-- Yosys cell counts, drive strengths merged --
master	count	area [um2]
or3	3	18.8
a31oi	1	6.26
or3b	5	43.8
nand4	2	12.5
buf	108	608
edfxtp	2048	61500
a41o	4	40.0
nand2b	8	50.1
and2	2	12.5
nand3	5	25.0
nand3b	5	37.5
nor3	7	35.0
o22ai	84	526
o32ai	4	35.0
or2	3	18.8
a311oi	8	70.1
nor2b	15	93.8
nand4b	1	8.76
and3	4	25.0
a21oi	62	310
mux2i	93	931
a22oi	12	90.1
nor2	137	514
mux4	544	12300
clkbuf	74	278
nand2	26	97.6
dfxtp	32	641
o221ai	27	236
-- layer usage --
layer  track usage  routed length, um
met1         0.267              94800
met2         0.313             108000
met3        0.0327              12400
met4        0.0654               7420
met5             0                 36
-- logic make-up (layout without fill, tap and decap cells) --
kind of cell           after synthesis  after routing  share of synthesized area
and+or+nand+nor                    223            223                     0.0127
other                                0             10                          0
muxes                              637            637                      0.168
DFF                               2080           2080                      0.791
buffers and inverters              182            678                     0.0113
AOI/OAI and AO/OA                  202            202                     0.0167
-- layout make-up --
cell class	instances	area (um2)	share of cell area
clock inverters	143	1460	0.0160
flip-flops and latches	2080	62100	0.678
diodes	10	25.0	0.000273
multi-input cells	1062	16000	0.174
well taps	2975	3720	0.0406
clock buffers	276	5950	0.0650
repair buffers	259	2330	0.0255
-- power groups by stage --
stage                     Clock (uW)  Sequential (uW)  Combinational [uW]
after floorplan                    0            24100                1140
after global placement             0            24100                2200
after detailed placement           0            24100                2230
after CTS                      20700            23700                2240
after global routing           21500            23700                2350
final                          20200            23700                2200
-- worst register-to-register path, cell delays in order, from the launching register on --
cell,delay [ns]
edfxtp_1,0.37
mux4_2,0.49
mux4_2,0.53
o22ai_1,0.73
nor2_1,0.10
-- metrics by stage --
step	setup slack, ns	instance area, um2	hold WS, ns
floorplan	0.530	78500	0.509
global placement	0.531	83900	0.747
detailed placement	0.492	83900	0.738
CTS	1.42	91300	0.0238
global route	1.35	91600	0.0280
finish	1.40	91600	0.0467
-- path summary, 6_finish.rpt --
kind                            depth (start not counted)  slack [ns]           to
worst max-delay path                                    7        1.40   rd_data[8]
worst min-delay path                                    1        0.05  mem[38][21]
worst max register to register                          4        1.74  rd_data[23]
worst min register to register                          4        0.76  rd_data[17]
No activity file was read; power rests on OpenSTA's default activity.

__________________________________________________

Everything from the line containing "depth (start not" through the final line of the records is what you should print, exactly and with nothing added.

kind                            depth (start not counted)  slack [ns]           to
worst max-delay path                                    7        1.40   rd_data[8]
worst min-delay path                                    1        0.05  mem[38][21]
worst max register to register                          4        1.74  rd_data[23]
worst min register to register                          4        0.76  rd_data[17]
No activity file was read; power rests on OpenSTA's default activity.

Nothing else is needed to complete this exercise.